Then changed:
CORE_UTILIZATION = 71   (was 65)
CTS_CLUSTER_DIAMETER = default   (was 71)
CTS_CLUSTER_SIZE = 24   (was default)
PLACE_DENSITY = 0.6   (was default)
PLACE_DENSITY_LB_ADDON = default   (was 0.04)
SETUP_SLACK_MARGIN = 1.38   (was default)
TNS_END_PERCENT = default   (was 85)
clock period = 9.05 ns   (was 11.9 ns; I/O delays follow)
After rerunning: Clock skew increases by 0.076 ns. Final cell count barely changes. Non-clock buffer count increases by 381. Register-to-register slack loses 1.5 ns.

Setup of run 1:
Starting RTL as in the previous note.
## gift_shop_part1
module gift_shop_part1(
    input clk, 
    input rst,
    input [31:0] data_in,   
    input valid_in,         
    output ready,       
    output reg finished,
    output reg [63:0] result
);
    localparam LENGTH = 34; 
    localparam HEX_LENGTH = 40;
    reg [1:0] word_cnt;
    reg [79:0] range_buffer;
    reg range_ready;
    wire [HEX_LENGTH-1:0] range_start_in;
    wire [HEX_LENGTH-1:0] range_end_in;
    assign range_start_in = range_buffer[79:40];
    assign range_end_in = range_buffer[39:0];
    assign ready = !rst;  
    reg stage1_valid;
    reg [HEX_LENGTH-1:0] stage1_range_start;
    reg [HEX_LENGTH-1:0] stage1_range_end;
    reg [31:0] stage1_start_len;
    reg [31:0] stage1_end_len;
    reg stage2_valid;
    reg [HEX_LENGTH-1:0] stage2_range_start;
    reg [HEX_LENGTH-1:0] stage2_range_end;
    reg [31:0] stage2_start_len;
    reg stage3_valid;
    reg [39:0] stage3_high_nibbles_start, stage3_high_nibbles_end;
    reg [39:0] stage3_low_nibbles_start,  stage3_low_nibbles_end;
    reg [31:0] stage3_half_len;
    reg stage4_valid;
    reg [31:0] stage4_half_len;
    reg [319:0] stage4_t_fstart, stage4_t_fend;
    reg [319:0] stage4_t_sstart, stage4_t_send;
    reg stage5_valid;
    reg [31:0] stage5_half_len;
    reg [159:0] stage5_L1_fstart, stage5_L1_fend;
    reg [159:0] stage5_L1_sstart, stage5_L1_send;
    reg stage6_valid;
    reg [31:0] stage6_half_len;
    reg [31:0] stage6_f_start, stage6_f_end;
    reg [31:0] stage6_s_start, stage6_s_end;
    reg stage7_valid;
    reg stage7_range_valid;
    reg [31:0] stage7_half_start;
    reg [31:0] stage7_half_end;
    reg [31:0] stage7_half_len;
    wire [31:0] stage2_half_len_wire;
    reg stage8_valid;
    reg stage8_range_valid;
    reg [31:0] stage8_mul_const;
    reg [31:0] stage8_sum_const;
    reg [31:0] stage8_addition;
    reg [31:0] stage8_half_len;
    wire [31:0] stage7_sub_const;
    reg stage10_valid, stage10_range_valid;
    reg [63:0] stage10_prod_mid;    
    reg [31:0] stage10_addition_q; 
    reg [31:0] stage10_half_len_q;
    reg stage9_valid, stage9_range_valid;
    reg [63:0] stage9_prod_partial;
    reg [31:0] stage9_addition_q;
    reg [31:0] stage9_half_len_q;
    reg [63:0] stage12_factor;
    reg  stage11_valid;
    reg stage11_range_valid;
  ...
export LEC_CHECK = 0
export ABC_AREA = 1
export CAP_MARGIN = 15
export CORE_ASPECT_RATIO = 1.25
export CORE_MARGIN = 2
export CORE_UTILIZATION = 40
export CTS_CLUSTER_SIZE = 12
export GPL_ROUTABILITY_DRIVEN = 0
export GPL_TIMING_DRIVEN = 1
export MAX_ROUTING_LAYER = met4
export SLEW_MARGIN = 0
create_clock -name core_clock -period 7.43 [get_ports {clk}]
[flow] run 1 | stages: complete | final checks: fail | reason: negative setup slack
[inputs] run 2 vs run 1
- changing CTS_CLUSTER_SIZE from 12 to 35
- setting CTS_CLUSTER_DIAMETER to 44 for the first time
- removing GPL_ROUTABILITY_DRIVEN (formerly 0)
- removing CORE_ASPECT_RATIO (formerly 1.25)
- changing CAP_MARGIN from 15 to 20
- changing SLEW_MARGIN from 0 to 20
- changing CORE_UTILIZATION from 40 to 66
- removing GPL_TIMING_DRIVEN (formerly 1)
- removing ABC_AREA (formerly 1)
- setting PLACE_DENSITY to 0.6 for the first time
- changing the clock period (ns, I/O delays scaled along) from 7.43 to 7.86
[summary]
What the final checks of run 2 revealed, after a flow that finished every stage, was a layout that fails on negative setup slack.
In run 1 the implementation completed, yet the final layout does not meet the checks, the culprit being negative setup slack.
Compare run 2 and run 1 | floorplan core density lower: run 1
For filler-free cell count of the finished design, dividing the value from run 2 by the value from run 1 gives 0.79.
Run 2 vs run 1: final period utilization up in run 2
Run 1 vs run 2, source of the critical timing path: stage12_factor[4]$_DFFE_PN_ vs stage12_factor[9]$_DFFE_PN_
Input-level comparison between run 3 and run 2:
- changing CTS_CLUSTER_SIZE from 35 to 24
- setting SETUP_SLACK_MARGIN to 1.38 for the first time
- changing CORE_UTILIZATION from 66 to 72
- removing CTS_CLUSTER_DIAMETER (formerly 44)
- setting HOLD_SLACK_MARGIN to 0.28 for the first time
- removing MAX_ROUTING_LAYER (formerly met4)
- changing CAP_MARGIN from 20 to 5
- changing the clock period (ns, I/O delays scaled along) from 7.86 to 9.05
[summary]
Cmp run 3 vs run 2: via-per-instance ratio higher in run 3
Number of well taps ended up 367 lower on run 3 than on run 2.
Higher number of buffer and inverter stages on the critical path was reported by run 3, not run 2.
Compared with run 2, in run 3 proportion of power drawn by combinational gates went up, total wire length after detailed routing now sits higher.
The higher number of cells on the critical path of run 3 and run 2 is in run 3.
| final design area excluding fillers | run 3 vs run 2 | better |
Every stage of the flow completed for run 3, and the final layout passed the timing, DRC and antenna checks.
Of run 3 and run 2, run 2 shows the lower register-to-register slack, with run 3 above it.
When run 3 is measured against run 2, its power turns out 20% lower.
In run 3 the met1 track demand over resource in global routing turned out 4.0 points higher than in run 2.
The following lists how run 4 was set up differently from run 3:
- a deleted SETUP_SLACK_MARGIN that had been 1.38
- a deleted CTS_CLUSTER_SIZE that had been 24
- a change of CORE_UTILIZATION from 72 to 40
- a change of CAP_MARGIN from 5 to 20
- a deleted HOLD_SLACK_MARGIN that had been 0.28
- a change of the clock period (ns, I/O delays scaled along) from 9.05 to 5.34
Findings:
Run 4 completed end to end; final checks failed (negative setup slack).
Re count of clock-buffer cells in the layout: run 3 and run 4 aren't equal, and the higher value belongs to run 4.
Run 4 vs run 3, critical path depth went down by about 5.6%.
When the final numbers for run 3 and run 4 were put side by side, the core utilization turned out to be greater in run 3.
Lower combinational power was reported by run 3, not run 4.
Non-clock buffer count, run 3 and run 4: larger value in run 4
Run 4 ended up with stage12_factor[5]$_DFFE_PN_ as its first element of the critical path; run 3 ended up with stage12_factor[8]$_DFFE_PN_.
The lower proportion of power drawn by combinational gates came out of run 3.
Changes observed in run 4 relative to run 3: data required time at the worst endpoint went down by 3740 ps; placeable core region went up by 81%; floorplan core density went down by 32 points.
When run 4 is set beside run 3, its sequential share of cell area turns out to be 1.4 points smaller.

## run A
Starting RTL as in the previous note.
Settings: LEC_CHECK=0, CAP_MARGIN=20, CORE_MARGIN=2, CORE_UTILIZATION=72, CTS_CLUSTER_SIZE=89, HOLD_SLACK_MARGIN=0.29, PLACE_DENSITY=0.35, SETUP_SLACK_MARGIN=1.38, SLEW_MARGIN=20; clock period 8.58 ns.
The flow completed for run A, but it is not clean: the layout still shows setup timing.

* Task objective
Set down exactly the lines of the data above, beginning with the line that has "reg stage8_range_valid;" and ending with the line that has "export SLEW_MARGIN = 0", and no others.

* Solution below
    reg stage8_range_valid;
    reg [31:0] stage8_mul_const;
    reg [31:0] stage8_sum_const;
    reg [31:0] stage8_addition;
    reg [31:0] stage8_half_len;
    wire [31:0] stage7_sub_const;
    reg stage10_valid, stage10_range_valid;
    reg [63:0] stage10_prod_mid;    
    reg [31:0] stage10_addition_q; 
    reg [31:0] stage10_half_len_q;
    reg stage9_valid, stage9_range_valid;
    reg [63:0] stage9_prod_partial;
    reg [31:0] stage9_addition_q;
    reg [31:0] stage9_half_len_q;
    reg [63:0] stage12_factor;
    reg  stage11_valid;
    reg stage11_range_valid;
  ...
export LEC_CHECK = 0
export ABC_AREA = 1
export CAP_MARGIN = 15
export CORE_ASPECT_RATIO = 1.25
export CORE_MARGIN = 2
export CORE_UTILIZATION = 40
export CTS_CLUSTER_SIZE = 12
export GPL_ROUTABILITY_DRIVEN = 0
export GPL_TIMING_DRIVEN = 1
export MAX_ROUTING_LAYER = met4
export SLEW_MARGIN = 0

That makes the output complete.